Department of Pathology and Laboratory Medicine, Weill Cornell Medicine, New York, NY, USA.
Department of Informatics & Analytics, Dana Farber Cancer Institute, Boston, MA, USA.
Lancet Digit Health. 2024 Aug;6(8):e595-e600. doi: 10.1016/S2589-7500(24)00114-6. Epub 2024 Jul 9.
The rapid evolution of generative artificial intelligence (AI) models including OpenAI's ChatGPT signals a promising era for medical research. In this Viewpoint, we explore the integration and challenges of large language models (LLMs) in digital pathology, a rapidly evolving domain demanding intricate contextual understanding. The restricted domain-specific efficiency of LLMs necessitates the advent of tailored AI tools, as illustrated by advancements seen in the last few years including FrugalGPT and BioBERT. Our initiative in digital pathology emphasises the potential of domain-specific AI tools, where a curated literature database coupled with a user-interactive web application facilitates precise, referenced information retrieval. Motivated by the success of this initiative, we discuss how domain-specific approaches substantially minimise the risk of inaccurate responses, enhancing the reliability and accuracy of information extraction. We also highlight the broader implications of such tools, particularly in streamlining access to scientific research and democratising access to computational pathology techniques for scientists with little coding experience.

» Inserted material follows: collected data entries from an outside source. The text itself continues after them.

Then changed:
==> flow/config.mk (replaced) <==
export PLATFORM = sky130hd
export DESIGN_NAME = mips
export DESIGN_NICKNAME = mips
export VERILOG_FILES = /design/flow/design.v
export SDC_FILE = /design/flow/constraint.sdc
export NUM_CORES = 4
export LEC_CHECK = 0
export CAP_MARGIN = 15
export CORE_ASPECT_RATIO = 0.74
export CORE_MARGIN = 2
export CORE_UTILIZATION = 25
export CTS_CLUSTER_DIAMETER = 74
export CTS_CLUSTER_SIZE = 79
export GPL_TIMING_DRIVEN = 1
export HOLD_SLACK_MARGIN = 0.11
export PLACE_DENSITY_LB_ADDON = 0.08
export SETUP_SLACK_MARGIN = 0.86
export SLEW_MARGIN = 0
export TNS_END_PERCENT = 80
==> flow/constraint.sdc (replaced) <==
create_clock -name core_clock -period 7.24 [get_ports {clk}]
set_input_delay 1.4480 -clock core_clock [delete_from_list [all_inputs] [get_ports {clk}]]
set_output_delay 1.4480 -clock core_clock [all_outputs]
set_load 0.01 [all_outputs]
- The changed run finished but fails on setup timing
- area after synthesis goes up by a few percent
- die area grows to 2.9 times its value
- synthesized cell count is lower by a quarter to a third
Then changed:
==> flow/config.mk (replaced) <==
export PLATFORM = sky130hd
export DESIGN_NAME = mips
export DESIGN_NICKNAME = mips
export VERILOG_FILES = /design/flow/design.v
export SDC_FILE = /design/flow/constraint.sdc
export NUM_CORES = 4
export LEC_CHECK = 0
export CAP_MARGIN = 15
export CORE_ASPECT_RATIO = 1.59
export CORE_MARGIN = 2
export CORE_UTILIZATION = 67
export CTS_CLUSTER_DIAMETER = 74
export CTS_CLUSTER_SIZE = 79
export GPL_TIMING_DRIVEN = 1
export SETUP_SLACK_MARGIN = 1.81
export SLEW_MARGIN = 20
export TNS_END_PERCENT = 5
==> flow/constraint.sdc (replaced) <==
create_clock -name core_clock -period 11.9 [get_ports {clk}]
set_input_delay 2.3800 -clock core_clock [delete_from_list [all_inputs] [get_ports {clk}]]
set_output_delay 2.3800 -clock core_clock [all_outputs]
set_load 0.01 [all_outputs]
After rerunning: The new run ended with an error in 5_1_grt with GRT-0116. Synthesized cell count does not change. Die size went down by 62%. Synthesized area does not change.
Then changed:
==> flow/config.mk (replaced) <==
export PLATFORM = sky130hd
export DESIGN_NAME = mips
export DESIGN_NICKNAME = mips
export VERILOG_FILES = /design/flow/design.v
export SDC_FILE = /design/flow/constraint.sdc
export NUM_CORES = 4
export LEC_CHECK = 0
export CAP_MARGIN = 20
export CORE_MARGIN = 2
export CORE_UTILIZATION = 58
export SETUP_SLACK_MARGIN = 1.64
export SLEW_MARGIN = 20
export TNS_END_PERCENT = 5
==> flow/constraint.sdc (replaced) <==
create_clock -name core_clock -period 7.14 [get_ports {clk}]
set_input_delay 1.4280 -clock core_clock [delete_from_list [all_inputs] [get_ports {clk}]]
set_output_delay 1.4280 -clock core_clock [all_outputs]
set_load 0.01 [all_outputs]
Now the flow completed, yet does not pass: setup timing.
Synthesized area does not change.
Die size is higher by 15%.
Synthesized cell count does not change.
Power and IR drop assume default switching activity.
// sys_ref_core
module sys_ref_core #(parameter DATA_WIDTH = 8, ADDR_WIDTH = 4)
(
 input   wire                      CLK,
 input   wire                      RST,             
 input   wire  [DATA_WIDTH-1:0]    UART_RX_DATA,
 input   wire                      UART_RX_Valid,
 input   wire                      FIFO_FULL,
 output  wire  [DATA_WIDTH-1:0]    FIFO_WR_DATA,
 output  wire                      FIFO_WR_INC,
 output  wire  [DATA_WIDTH-1:0]    UART_Config,
 output  wire  [DATA_WIDTH-1:0]    Div_Ratio,
 output  wire                      CLKDIV_EN
);
make LEC_CHECK=0 ABC_AREA=1 CAP_MARGIN=20 CORE_ASPECT_RATIO=0.5 CORE_MARGIN=2 CORE_UTILIZATION=72 CTS_CLUSTER_DIAMETER=360 CTS_CLUSTER_SIZE=95 HOLD_SLACK_MARGIN=0.28 PLACE_DENSITY=0.36 SETUP_SLACK_MARGIN=-1.01 SLEW_MARGIN=20 TNS_END_PERCENT=5 finish   # period 18.5 ns
run.sh (not shown) runs the stock make flow with config.mk's settings and CLKGATE_MAP_FILE=.
The starting point stopped in global routing, error GRT-0116.
==> next run, changes <==
Settings changed: HOLD_SLACK_MARGIN 0.28 to unset.
Clock period 18.5 ns to 19.3 ns, I/O delays scaled along.
- The new run died in global routing (DPL-0038)
- synthesized cell count does not change
- die area is unchanged
- synthesized area is unchanged
==> next run, changes <==
Settings changed: ABC_AREA 1 to unset, CORE_ASPECT_RATIO 0.5 to unset, CORE_UTILIZATION 72 to 63, CTS_CLUSTER_DIAMETER 360 to unset, CTS_CLUSTER_SIZE 95 to unset, PLACE_DENSITY 0.36 to unset, SETUP_SLACK_MARGIN -1.01 to unset, TNS_END_PERCENT 5 to unset.
Clock period 19.3 ns to 15.8 ns, I/O delays scaled along.
This time the run completed and failed the layout checks on negative setup slack.
Synthesized area increases by 0.62%.
Synthesized cell count went down by 21%.
Die area rose by 14%.

* * *

sys_ref_core again, from the RTL that the note above started with.
Settings: LEC_CHECK=0, CAP_MARGIN=20, CORE_MARGIN=2, CORE_UTILIZATION=69, CTS_CLUSTER_DIAMETER=88, SETUP_SLACK_MARGIN=1.83, SLEW_MARGIN=20; clock period 13.4 ns.
The baseline did not get past global routing (5_1_grt) (GRT-0232).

This Viewpoint calls for an enhanced integration of domain-specific text-generation AI tools in academic settings to facilitate continuous learning and adaptation to the dynamically evolving landscape of medical research.

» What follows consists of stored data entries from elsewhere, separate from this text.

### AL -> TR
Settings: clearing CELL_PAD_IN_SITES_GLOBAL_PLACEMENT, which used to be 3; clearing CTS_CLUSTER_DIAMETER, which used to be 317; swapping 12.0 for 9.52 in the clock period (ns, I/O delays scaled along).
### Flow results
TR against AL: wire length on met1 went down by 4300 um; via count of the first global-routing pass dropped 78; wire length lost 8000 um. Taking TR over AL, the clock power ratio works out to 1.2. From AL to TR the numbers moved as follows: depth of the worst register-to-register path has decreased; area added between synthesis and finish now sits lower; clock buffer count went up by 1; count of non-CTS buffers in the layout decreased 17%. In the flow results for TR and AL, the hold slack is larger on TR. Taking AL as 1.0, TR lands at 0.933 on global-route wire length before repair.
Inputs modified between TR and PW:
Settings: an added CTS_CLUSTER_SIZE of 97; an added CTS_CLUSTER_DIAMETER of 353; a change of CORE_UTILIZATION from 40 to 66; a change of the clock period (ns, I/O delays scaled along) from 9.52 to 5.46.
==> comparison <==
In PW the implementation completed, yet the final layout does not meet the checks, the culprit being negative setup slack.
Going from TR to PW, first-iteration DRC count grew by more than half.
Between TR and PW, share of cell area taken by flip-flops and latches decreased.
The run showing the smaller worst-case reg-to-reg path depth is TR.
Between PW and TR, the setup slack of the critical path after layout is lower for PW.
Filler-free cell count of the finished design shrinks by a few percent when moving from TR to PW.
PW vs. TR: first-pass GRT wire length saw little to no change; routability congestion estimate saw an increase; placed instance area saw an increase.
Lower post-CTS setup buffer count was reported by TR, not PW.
## v2
// ARM
module ARM(
	input clk, rst,
	output [32 - 1:0] imem_addr,
	input [32 - 1:0] imem_data,
	output [32 - 1:0] dmem_addr,
	output [32 - 1:0] dmem_wdata,
	output dmem_read,
	output dmem_write,
	input [32 - 1:0] dmem_rdata,
	input dmem_ready
);
Settings: LEC_CHECK=0, CAP_MARGIN=20, CELL_PAD_IN_SITES_GLOBAL_PLACEMENT=3, CORE_MARGIN=3, CORE_UTILIZATION=26, CTS_CLUSTER_DIAMETER=56, CTS_CLUSTER_SIZE=31, HOLD_SLACK_MARGIN=0.26, MAX_ROUTING_LAYER=met4, PLACE_DENSITY=0.52, SETUP_SLACK_MARGIN=-0.52, SLEW_MARGIN=5, TNS_END_PERCENT=50; clock period 29.9 ns.
run.sh (not shown) runs the stock make flow with config.mk's settings and CLKGATE_MAP_FILE=.
## Diff of input files: v54 against v2
Settings: a change of CORE_MARGIN from 3 to 2; a deleted HOLD_SLACK_MARGIN that had been 0.26; a deleted PLACE_DENSITY that had been 0.52; a change of CORE_UTILIZATION from 26 to 57; a deleted CTS_CLUSTER_DIAMETER that had been 56; a deleted SETUP_SLACK_MARGIN that had been -0.52; a change of SLEW_MARGIN from 5 to 20; a deleted CELL_PAD_IN_SITES_GLOBAL_PLACEMENT that had been 3; a deleted MAX_ROUTING_LAYER that had been met4; a change of TNS_END_PERCENT from 50 to 5; a deleted CTS_CLUSTER_SIZE that had been 31; a change of the clock period (ns, I/O delays scaled along) from 29.9 to 17.1.
### Flow results
v54: flow complete, layout not clean; failing: negative setup slack
Compared with v2, in v54 distinct cell type count of the synthesized netlist held, filler cell count went down by 16100, buffer share of cell area increased by 6.4 points relative to the old numbers.
v2 → v54: leakage power total has increased; post-route core utilization rose by 38 points; worst-path maximum fanout lost 9; antenna cell count went up.
| smallest hold slack | v54 vs v2 | ≈ equal |
What v2 reported for total CTS buffers has to be multiplied by 0.76 to get the figure for v54.
NOTE total non-filler cell area in the finished layout v2->v54 increased by a few percent
Clock latency reported for the late side of the worst-skew pair was higher in the run labelled v2.
Changes in v36 relative to v54:
Settings: a change of CORE_UTILIZATION from 57 to 55; an added CTS_CLUSTER_DIAMETER of 380; an added SETUP_SLACK_MARGIN of 3.12; an added PLACE_DENSITY_LB_ADDON of 0.1; an added CELL_PAD_IN_SITES_GLOBAL_PLACEMENT of 0; a change of the clock period (ns, I/O delays scaled along) from 17.1 to 11.2.
==> comparison <==
v36: it failed with a tool error in global routing, so there are no final results.
NOTE: die height in v36 exceeds that of v54
Taking v36 as 1.0, v54 lands at 0.939 on number of placed instances, taps included.
Re number of input and output port buffers inserted: no difference whatsoever between v54 and v36.
Changes observed in v36 relative to v54: initial cell density of the core now smaller; cell area reported after detailed placement rose by about 7%; total standard cell area after synthesis saw little to no change.
==> inputs of try-zinc <==
==> flow/design.v <==
`timescale 1ns / 1ps
module cordic_sin_cos
(
    input clk,
    input reset_n,
    input i_call,
    input [31:0] i_data,
    output o_done,
    output [31:0] o_cos,
    output [31:0] o_sin
);
cordic_sin_cos_core u_sin_cos (
    .clk     ( clk ),
    .reset_n ( reset_n ),
    .i_call  ( i_call ),
    .i_data  ( i_data ),
    .o_done  ( o_done ),
    .o_cos   ( o_cos ),
    .o_sin   ( o_sin )
);
endmodule
module cordic_sin_cos_core(
    clk,
    reset_n,
    i_call,
    i_data,
    o_done,
    o_cos,
    o_sin
);
     input clk;
     input reset_n;
	 input i_call; 
	 input signed [31:0] i_data;
	 output o_done;
	 output signed [31:0] o_cos;
	 output signed [31:0] o_sin;	 
	 function [31:0] atan;
	    input [3:0] idx;
	    case( idx )
	       4'd0: atan = 32'd2949120;  4'd1: atan = 32'd1740992;  4'd2: atan = 32'd919872;  4'd3: atan = 32'd466944;
	       4'd4: atan = 32'd234368;   4'd5: atan = 32'd117312;   4'd6: atan = 32'd58688;   4'd7: atan = 32'd29312;
	       4'd8: atan = 32'd14656;    4'd9: atan = 32'd7360;     4'd10: atan = 32'd3648;   4'd11: atan = 32'd1856;
	       4'd12: atan = 32'd896;     4'd13: atan = 32'd448;     4'd14: atan = 32'd256;    default: atan = 32'd128;
	    endcase
	 endfunction
	 reg signed [31:0]x,y,tx,ty,deg,rcos,rsin;
	 reg [7:0]i,seg;
	 reg isdone,isnegcos,isnegsin,isswap;
	 always @ ( posedge clk or negedge reset_n )
	 if( !reset_n )
	 begin
	    { x,y,deg,rcos,rsin } <= { 32'd0,32'd0,32'd0,32'd0,32'd0};
		i <= 8'd0;
		{ isdone,isnegcos,isnegsin,isswap } <= { 1'b0,1'b0,1'b0,1'b0 };
	 end
	 else if( i_call )
	 case( i )       
  	    0:
		begin
		   seg = i_data / 90;
		   if( seg == 0 ) 
		   begin 
		   	  deg <= i_data; 
		   	  isnegcos <= 0; 
		   	  isnegsin <= 0; 
		   	  isswap <= 0; 
		   end
		   else if( seg == 1 ) 
		   begin 
		   	  deg <= i_data - 90; 
		   	  isnegcos <= 1; 
		   	  isnegsin <= 0; 
		   	  isswap <= 1; 
		   end
		   else if( seg == 2 ) 
		   begin 
		   	  deg <= i_data - 180; 
		   	  isnegcos <= 1; 
		   	  isnegsin <= 1; 
		   	  isswap <= 0; 
		   end
		   else if( seg == 3 ) 
		   begin 
		   	  deg <= i_data - 270; 
		   	  isnegcos <= 0; 
		   	  isnegsin <= 1; 
		   	  isswap <= 1;  
		   end 
		   i <= i + 1'b1;
	    end		 
		1:
		begin 
		   x <= 32'd39797; 
		   y <= 32'd0; 
		   deg <= deg << 16; 
		   i <= i + 1'b1; 
		end					 
		2,3,4,5,6,7,8,9,10,11,12,13,14,15,16,17:
		if( deg > 0 )
		begin
		   ty = y >>> i-2;
		   tx = x >>> i-2;
		   x <= x - ty;
		   y <= y + tx;
		   deg <= deg - atan(i-2);
		   i <= i + 1'b1;
		end
		else
		begin
		   ty = y >>> i-2;
		   tx = x >>> i-2;
		   x <= x + ty ;
		   y <= y - tx ;
		   deg <= deg + atan(i-2);
		   i <= i + 1'b1;
		end
		18:
		begin 
		   {rcos,rsin} <= isswap ? { y,x } : { x,y }; 
		   i <= i + 1'b1; 
		end			
		19:
		begin 
		   isdone <= 1'b1; 
		   i <= i + 1'b1; 
		end		
		20:
		begin 
		   isdone <= 1'b0; 
		   i <= 8'd0; 
		end		   
	 endcase
	 assign o_done = isdone;
	 assign o_cos = isnegcos ? -(rcos) : rcos;
	 assign o_sin = isnegsin ? -(rsin) : rsin;
endmodule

生成式人工智能(AI)模型的快速发展,包括 OpenAI 的 ChatGPT,标志着医学研究的一个充满希望的时代。在本观点中,我们探讨了大型语言模型(LLM)在数字病理学中的整合和挑战,数字病理学是一个快速发展的领域,需要复杂的上下文理解。由于 LLM 在特定领域的效率有限,因此需要出现定制的 AI 工具,近年来的一些进展,包括 FrugalGPT 和 BioBERT,就证明了这一点。我们在数字病理学方面的举措强调了特定领域 AI 工具的潜力,其中经过精心策划的文献数据库与用户交互的网络应用程序相结合,可以促进精确、有参考依据的信息检索。受这一举措的成功启发,我们讨论了特定领域方法如何大大降低不准确响应的风险,从而提高信息提取的可靠性和准确性。我们还强调了这些工具的更广泛影响,特别是在简化对科学研究的访问以及为编码经验较少的科学家普及计算病理学技术方面。本观点呼吁在学术环境中更加强大地整合特定领域的文本生成 AI 工具,以促进持续学习,并适应医学研究不断发展的动态格局。